Pilot testing of the system showed that even a driver who has recently started international transportation can easily show savings results at the level of 20% of the best drivers in the industry, if he is given practical and understandable recommendations. Now about the numbers. If you teach a driver to drive correctly and give him the saved 300 euros, plus pay a bonus of 5 euros for each day of efficient driving, then his monthly income will be about 1900 euros. This is almost the level of Polish salaries.

WHAT WILL THIS GIVE COMPANIES?

Where will the bonus of 5 euros per day for efficient driving come from without increasing the costs of the company? It’s simple: each portion of 300 euros of excess fuel burned does not disappear. According to the law of conservation of energy, it flows into excessive wear of the vehicle (tires, disks, pads, engine, gearbox), increased accident rates, etc.
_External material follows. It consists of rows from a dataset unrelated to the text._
File: config.mk
export PLATFORM = sky130hd
export DESIGN_NAME = tsp_cmd_slave
export DESIGN_NICKNAME = d
export VERILOG_FILES = /design/src/rtl/tsp_pkg.sv /design/src/rtl/tsp_sync.sv /design/src/rtl/tsp_edge.sv /design/src/rtl/tsp_ctrl.sv /design/src/rtl/tsp_cmd_slave.sv
export SDC_FILE = /design/constraint.sdc
export NUM_CORES = 1
export LEC_CHECK = 0
export ABC_AREA = 1
export BUFFER_PORTS_ARGS = -buffer_cell sky130_fd_sc_hd__buf_4
export CAP_MARGIN = 30
export CORE_UTILIZATION = 50
export CTS_CLUSTER_DIAMETER = 100
export CTS_CLUSTER_SIZE = 28
export DETAILED_ROUTE_END_ITERATION = 7
export GPL_TIMING_DRIVEN = 0
export PLACE_DENSITY_LB_ADDON = 0.12
export SLEW_MARGIN = 20
export SYNTH_ARGS = -nofsm -noshare
export SYNTH_HDL_FRONTEND = slang
export SYNTH_SLANG_ARGS = --single-unit
export TNS_END_PERCENT = 10
File: constraint.sdc
create_clock -name clk -period 2.27 [get_ports clk]
set_clock_uncertainty 0.1 [all_clocks]
set_input_delay 0.454 -clock clk [delete_from_list [all_inputs] [get_ports clk]]
set_output_delay 0.454 -clock clk [all_outputs]
set_load 0.005 [all_outputs]
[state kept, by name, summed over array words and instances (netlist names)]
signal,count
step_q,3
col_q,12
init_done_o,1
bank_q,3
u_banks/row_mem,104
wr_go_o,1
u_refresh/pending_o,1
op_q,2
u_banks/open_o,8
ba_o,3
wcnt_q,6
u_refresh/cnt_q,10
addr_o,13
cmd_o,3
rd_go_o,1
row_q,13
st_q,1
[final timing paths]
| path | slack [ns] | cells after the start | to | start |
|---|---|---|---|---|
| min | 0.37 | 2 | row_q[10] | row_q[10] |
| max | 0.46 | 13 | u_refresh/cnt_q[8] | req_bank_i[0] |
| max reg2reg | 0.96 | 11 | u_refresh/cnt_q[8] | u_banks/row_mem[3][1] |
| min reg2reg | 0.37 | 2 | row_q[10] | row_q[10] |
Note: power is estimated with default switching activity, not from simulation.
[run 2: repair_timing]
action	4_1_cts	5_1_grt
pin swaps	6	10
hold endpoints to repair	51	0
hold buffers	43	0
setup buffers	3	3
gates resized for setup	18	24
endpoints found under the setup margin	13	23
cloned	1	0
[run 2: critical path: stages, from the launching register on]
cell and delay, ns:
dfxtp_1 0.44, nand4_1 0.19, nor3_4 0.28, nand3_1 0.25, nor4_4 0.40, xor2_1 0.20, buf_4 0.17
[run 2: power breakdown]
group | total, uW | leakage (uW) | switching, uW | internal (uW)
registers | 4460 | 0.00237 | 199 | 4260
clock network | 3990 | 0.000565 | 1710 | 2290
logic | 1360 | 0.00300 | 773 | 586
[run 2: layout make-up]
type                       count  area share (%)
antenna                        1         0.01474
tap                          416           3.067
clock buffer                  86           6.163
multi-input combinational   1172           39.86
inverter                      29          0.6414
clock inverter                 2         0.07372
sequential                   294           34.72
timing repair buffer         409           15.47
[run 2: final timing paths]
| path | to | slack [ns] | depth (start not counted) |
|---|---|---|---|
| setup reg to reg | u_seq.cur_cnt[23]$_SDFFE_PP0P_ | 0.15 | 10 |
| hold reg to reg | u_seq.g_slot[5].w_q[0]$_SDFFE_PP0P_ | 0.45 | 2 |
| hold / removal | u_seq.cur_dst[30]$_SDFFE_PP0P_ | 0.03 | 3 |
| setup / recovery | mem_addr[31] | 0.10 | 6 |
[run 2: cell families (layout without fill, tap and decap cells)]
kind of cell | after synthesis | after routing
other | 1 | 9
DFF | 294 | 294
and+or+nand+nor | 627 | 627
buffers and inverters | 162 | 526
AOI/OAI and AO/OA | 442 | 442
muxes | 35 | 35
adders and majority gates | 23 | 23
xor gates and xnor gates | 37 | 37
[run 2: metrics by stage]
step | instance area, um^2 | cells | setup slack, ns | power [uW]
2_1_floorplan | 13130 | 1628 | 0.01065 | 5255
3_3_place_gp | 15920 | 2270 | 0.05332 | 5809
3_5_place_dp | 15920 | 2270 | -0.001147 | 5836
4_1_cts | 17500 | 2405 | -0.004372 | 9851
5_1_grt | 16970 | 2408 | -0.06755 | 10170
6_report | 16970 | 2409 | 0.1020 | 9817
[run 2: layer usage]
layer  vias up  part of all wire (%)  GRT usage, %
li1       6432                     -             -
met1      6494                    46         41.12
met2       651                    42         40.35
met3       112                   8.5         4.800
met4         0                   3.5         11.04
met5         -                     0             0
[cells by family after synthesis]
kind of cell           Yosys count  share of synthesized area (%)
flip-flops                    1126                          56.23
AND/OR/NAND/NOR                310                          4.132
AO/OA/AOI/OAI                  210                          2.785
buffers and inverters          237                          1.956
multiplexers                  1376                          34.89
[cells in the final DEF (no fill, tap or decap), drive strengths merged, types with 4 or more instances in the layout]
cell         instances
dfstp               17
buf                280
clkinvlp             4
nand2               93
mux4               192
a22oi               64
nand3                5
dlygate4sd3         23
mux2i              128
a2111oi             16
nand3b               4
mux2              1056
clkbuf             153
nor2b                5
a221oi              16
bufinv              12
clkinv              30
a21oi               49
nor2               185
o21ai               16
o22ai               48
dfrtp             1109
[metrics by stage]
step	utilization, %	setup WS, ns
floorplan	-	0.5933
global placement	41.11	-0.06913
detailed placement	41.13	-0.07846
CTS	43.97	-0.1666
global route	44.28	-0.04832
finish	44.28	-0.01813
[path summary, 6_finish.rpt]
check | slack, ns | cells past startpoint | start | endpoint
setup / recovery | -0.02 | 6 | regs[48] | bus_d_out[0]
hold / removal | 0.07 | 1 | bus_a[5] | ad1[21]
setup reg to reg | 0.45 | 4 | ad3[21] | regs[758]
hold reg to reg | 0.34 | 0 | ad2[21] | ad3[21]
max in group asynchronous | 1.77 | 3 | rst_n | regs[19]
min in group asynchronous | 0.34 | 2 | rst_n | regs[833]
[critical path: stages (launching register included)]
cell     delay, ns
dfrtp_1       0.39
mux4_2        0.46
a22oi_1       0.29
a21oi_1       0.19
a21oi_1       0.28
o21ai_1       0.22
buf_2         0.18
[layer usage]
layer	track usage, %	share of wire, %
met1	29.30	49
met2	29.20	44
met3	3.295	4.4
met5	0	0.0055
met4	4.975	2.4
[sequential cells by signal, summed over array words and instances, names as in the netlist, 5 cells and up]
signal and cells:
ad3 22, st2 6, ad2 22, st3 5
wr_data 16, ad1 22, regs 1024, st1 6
**config.mk**
```make
export PLATFORM = sky130hd
export DESIGN_NAME = clkloss_rcvr
export DESIGN_NICKNAME = d
export VERILOG_FILES = /design/src/rtl/clkloss_pkg.sv /design/src/rtl/clkloss_qual_cnt.sv /design/src/rtl/clkloss_flag.sv /design/src/rtl/clkloss_fsm.sv /design/src/rtl/clkloss_rcvr.sv
export SDC_FILE = /design/constraint.sdc
export NUM_CORES = 1
export LEC_CHECK = 0
export BUFFER_PORTS_ARGS = -buffer_cell sky130_fd_sc_hd__buf_4
export CAP_MARGIN = 10
export CORE_MARGIN = 3
export CORE_UTILIZATION = 25
export DETAILED_ROUTE_END_ITERATION = 12
export SKIP_CTS_REPAIR_TIMING = 1
export SYNTH_ARGS = -nofsm -noshare
export SYNTH_HDL_FRONTEND = slang
export SYNTH_HIERARCHICAL = 1
export SYNTH_SLANG_ARGS = --single-unit
```
**constraint.sdc**
```tcl
create_clock -name clk -period 3.2 [get_ports clk]
set_input_delay 0.64 -clock clk [delete_from_list [all_inputs] [get_ports clk]]
set_output_delay 0.64 -clock clk [all_outputs]
set_load 0.01 [all_outputs]
```
**src/rtl/clkloss_pkg.sv**
```systemverilog
package clkloss_pkg;

  typedef enum logic [1:0] {
    ST_RUN      = 2'd0,
    ST_PSTOP    = 2'd1,
    ST_PSTOP_SC = 2'd2,
    ST_RUN_SC   = 2'd3
  } cl_state_e;

  typedef struct packed {
    logic vreg;
    logic pll;
    logic scm;
    logic sel;
    logic pstop;
  } cl_lvl_t;

  function automatic cl_lvl_t cl_decode(cl_state_e s);
    cl_lvl_t l;
    l = '0;
    case (s)
      ST_PSTOP:    l.pstop = 1'b1;
      ST_PSTOP_SC: begin
        l.vreg  = 1'b1;
        l.pll   = 1'b1;
        l.scm   = 1'b1;
        l.pstop = 1'b1;
      end
      ST_RUN_SC:   begin
        l.vreg = 1'b1;
        l.pll  = 1'b1;
        l.scm  = 1'b1;
        l.sel  = 1'b1;
      end
      default:     l = '0;
    endcase
    return l;
  endfunction

endpackage

```
**src/rtl/clkloss_qual_cnt.sv**
```systemverilog
module clkloss_qual_cnt #(
  parameter int unsigned QCHK_CYCLES = 4096
) (
  input  logic clk,
  input  logic rst_n,
  input  logic active,
  input  logic fail,
  input  logic tick,
  output logic qpass
);
  localparam int unsigned CW = (QCHK_CYCLES > 1) ? $clog2(QCHK_CYCLES) : 1;
  localparam logic [CW-1:0] LAST = CW'(QCHK_CYCLES - 1);

  logic [CW-1:0] cnt_q, cnt_d;
  logic          cnt_en;
  logic          at_last;

  assign cnt_en  = active & tick & ~fail;
  assign at_last = (cnt_q == LAST);
  assign qpass   = cnt_en & at_last;

  always_comb begin
    cnt_d = cnt_q;
    if (!active || fail) begin
      cnt_d = '0;
    end else if (cnt_en) begin
      cnt_d = at_last ? '0 : cnt_q + CW'(1);
    end
  end

  always_ff @(posedge clk or negedge rst_n) begin
    if (!rst_n) begin
      cnt_q <= '0;
    end else begin
      cnt_q <= cnt_d;
    end
  end
endmodule

```
**src/rtl/clkloss_flag.sv**
```systemverilog
module clkloss_flag (
  input  logic clk,
  input  logic rst_n,
  input  logic set,
  input  logic clr,
  input  logic irq_en,
  output logic flag,
  output logic irq
);
  logic flag_q, flag_d;
  logic irq_q, irq_d;

  always_comb begin
    flag_d = flag_q;
    if (set) begin
      flag_d = 1'b1;
    end else if (clr) begin
      flag_d = 1'b0;
    end
    irq_d = flag_d & irq_en;
  end

  always_ff @(posedge clk or negedge rst_n) begin
    if (!rst_n) begin
      flag_q <= 1'b0;
      irq_q  <= 1'b0;
    end else begin
      flag_q <= flag_d;
      irq_q  <= irq_d;
    end
  end

  assign flag = flag_q;
  assign irq  = irq_q;
endmodule

```
**src/rtl/clkloss_fsm.sv**
```systemverilog
module clkloss_fsm
  import clkloss_pkg::*;
(
  input  logic clk,
  input  logic rst_n,
  input  logic mon_en,
  input  logic scm_en,
  input  logic cm_fail,
  input  logic pstop_req,
  input  logic wake_req,
  input  logic ext_rst_req,
  input  logic qpass,
  output logic flag_set,
  output logic vreg_en,
  output logic pll_en,
  output logic scm_act,
  output logic sysclk_sel,
  output logic in_pstop,
  output logic cm_rst_req,
  output logic rst_seq_start
);
  cl_state_e state_q, state_d;
  cl_lvl_t   lvl_q, lvl_d;
  logic      cmrst_q, cmrst_d;
  logic      rseq_q, rseq_d;
  logic      exit_req;

  assign exit_req = wake_req | ext_rst_req;

  always_comb begin
    state_d  = state_q;
    cmrst_d  = 1'b0;
    flag_set = 1'b0;
    rseq_d   = ext_rst_req;
    case (state_q)
      ST_RUN: begin
        if (pstop_req) state_d = ST_PSTOP;
      end
      ST_PSTOP: begin
        if (exit_req) begin
          state_d = ST_RUN;
        end else if (cm_fail && mon_en) begin
          if (scm_en) begin
            state_d  = ST_PSTOP_SC;
            flag_set = 1'b1;
          end else begin
            state_d = ST_RUN;
            cmrst_d = 1'b1;
          end
        end
      end
      ST_PSTOP_SC: begin
        if (exit_req) begin
          state_d = qpass ? ST_RUN : ST_RUN_SC;
        end else if (qpass) begin
          state_d = ST_PSTOP;
        end
      end
      ST_RUN_SC: begin
        if (qpass) state_d = ST_RUN;
      end
      default: state_d = ST_RUN;
    endcase
    lvl_d = cl_decode(state_d);
  end

  always_ff @(posedge clk or negedge rst_n) begin
    if (!rst_n) begin
      state_q <= ST_RUN;
      lvl_q   <= '0;
      cmrst_q <= 1'b0;
      rseq_q  <= 1'b0;
    end else begin
      state_q <= state_d;
      lvl_q   <= lvl_d;
      cmrst_q <= cmrst_d;
      rseq_q  <= rseq_d;
    end
  end

  assign vreg_en       = lvl_q.vreg;
  assign pll_en        = lvl_q.pll;
  assign scm_act       = lvl_q.scm;
  assign sysclk_sel    = lvl_q.sel;
  assign in_pstop      = lvl_q.pstop;
  assign cm_rst_req    = cmrst_q;
  assign rst_seq_start = rseq_q;
endmodule

```
**src/rtl/clkloss_rcvr.sv**
```systemverilog
module clkloss_rcvr #(
  parameter int unsigned QCHK_CYCLES = 4096
) (
  input  logic clk,
  input  logic rst_n,
  input  logic mon_en,
  input  logic scm_en,
  input  logic scm_irq_en,
  input  logic cm_fail,
  input  logic osc_tick,
  input  logic pstop_req,
  input  logic wake_req,
  input  logic ext_rst_req,
  input  logic flag_clr,
  output logic vreg_en,
  output logic pll_en,
  output logic scm_act,
  output logic sysclk_sel,
  output logic in_pstop,
  output logic scm_flag,
  output logic scm_irq,
  output logic cm_rst_req,
  output logic rst_seq_start
);
  logic qpass;
  logic flag_set;

  clkloss_qual_cnt #(.QCHK_CYCLES(QCHK_CYCLES)) qual_i (
    .clk    (clk),
    .rst_n  (rst_n),
    .active (scm_act),
    .fail   (cm_fail),
    .tick   (osc_tick),
    .qpass  (qpass)
  );

  clkloss_fsm fsm_i (
    .clk           (clk),
    .rst_n         (rst_n),
    .mon_en        (mon_en),
    .scm_en        (scm_en),
    .cm_fail       (cm_fail),
    .pstop_req     (pstop_req),
    .wake_req      (wake_req),
    .ext_rst_req   (ext_rst_req),
    .qpass         (qpass),
    .flag_set      (flag_set),
    .vreg_en       (vreg_en),
    .pll_en        (pll_en),
    .scm_act       (scm_act),
    .sysclk_sel    (sysclk_sel),
    .in_pstop      (in_pstop),
    .cm_rst_req    (cm_rst_req),
    .rst_seq_start (rst_seq_start)
  );

  clkloss_flag flag_i (
    .clk    (clk),
    .rst_n  (rst_n),
    .set    (flag_set),
    .clr    (flag_clr),
    .irq_en (scm_irq_en),
    .flag   (scm_flag),
    .irq    (scm_irq)
  );
endmodule

```
==> run metrics, run 1 <==
status complete, no violations; PnR worst setup slack 0.744 ns; Synth async-reset ratio 1.00; TritonCTS clock tree built; Final setup violation count 0; routed wl met3 between 100 and 150 um; root buffer cell clkbuf_8; Non-Filler Instances between 150 and 200; Placer Congestion 0.786; Yosys reg bits 21; I/O pin cnt 20; most numerous cell in the Yosys netlist dfrtp_1; row cnt 23; max-slew violations 0; Compound-Gate Fraction of Synth Area 0.167; Synth Area in Simple Gates 0.234; Post-Route WL just over 2000 um; DRT Pass-1 Iters 4; post-synth cell types 39; hpwl dp 1560 um; area occupied by multi-input gates ~530 sq um; vias in the first global route around 850; number of synthesized flops with an enable pin 0; P&R area growth vs syn 19.0%; Worst Path Arrival 2.60 ns; critical path class reg -> reg; htree depth 1; Post-Synth Adder-Cell Area 0.0225; DR vias between 800 and 900; Required @ worst endpoint 3.34 ns; Placement Setup Slack about 0.71 ns; Hold Vio Cnt, Final 0; Die X 72.7 um; port bufs 19; post-synthesis mux area share 0.0135; RSZ-0062 raised after global routing no; first-pass GRT wire length 3590 um; post-DR vias/cell approximately 5; Core Area 4140 sq um; Post-Synth XOR/XNOR Area 0.0393; MaxCap Viol Count 0; Worst Setup End Kind flop; Peak VDD IR about 0.00038 V; total negative slack 0 ns; placed insts 165; slew margin rel. 0.652; Power Dens Cells approximately 530 nW/um^2; Post-DP Area 1280 sq um; Num CTS Buffers 3; Met2 Wirelength 1030 um; DRT met1 WL ~910 um; period utilization 0.767; main combinational cell family by area after synthesis simple AND/OR/NAND/NOR gates; final net count 133; fraction of layout instances using a drive strength above 1 0.277; top post-synthesis cells by area dfrtp_1 47%, xor2_1 3.9%, a41oi_2 2.9%; synthesized area 1110 sq um; Mean Syn Cell Area 10.9 sq um; Core Util, Final 0.320; Slew @ Worst Pin approximately 0.52 ns; share of the synthesized area in the top cell type 0.472; FF/Latch Area 526 sq um; die footprint 5290 sq um; Initial Utilization 0.269; cell area after layout 1330 sq um; static leakage just over 0.6 nW; Skew-Pair Late Insertion Delay between 0.2 and 0.3 ns; area leader, netlist dfrtp_1; Tmin final between 2 and 2.5 ns; Iteration-0 DRC Markers 5; maximum root-to-sink buffer count 2; clock sinks 21; crit path launch type flop; post-synth net total between 100 and 150; WL/cell 12.3 um; gr ovfl total 0; Gate Count Post-Synth between 100 and 150; Synth top cells by count 21 x dfrtp_1, 8 x nor2_1, 6 x nand3_1; DIE HEIGHT 72.7 um; crit path max fanout 7; Clock Skew 0.00433 ns; ANT cells 0; Synth Flop Type dfrtp_1; overall routing resource usage 0.0844; Clock transition at path regs 0.07 ns; DRC viols 0; Fill cells between 400 and 500; synthesis warning total 6; largest net degree at the start of global routing 22; post-synthesis sequential area ratio 0.472; Peak Freq 407 MHz; post-route antenna net violation count 0; min-delay worst type in -> async; initial antenna violation count 0; top routing layer in use met4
This is a loss for the enterprise of about 300–500 euros.

Therefore, if the company helped the driver drive more efficiently and gave him 300 euros in saved fuel, then the second 300–500 euros of reduced wear and tear of the car came to the company “out of thin air.” Win-Win: if it pays the driver 5 euros for each day of efficient driving, it will still remain in the black.

WHAT ELSE IS IMPORTANT FOR THE COMPANY?

In addition to the fact that drivers increase their income without relocating abroad, and enterprises retain the best personnel without increasing costs, there is also an HR component of using OptiDriving.

HR services of the enterprise:

◆ see how each driver in the company performs compared to other drivers in the industry;

◆ see what is the probability of finding better drivers on the labor market;

◆ drivers receive an “X-ray” at the entrance to the company.

Why is this? According to various estimates, there are approximately 10% of people in society who are naturally motivated. Another plus 20% are deeply adequate people who, with the right approach, will also respond to motivation. The task of the HR services of any enterprise is to filter candidates until 100% of the employees in the workforce belong to the 30% indicated above.

And the task of applied researchers is to give drivers, managers, instructors and HR the capabilities of OptiDriving, when everyone realizes their aspirations without compromising others.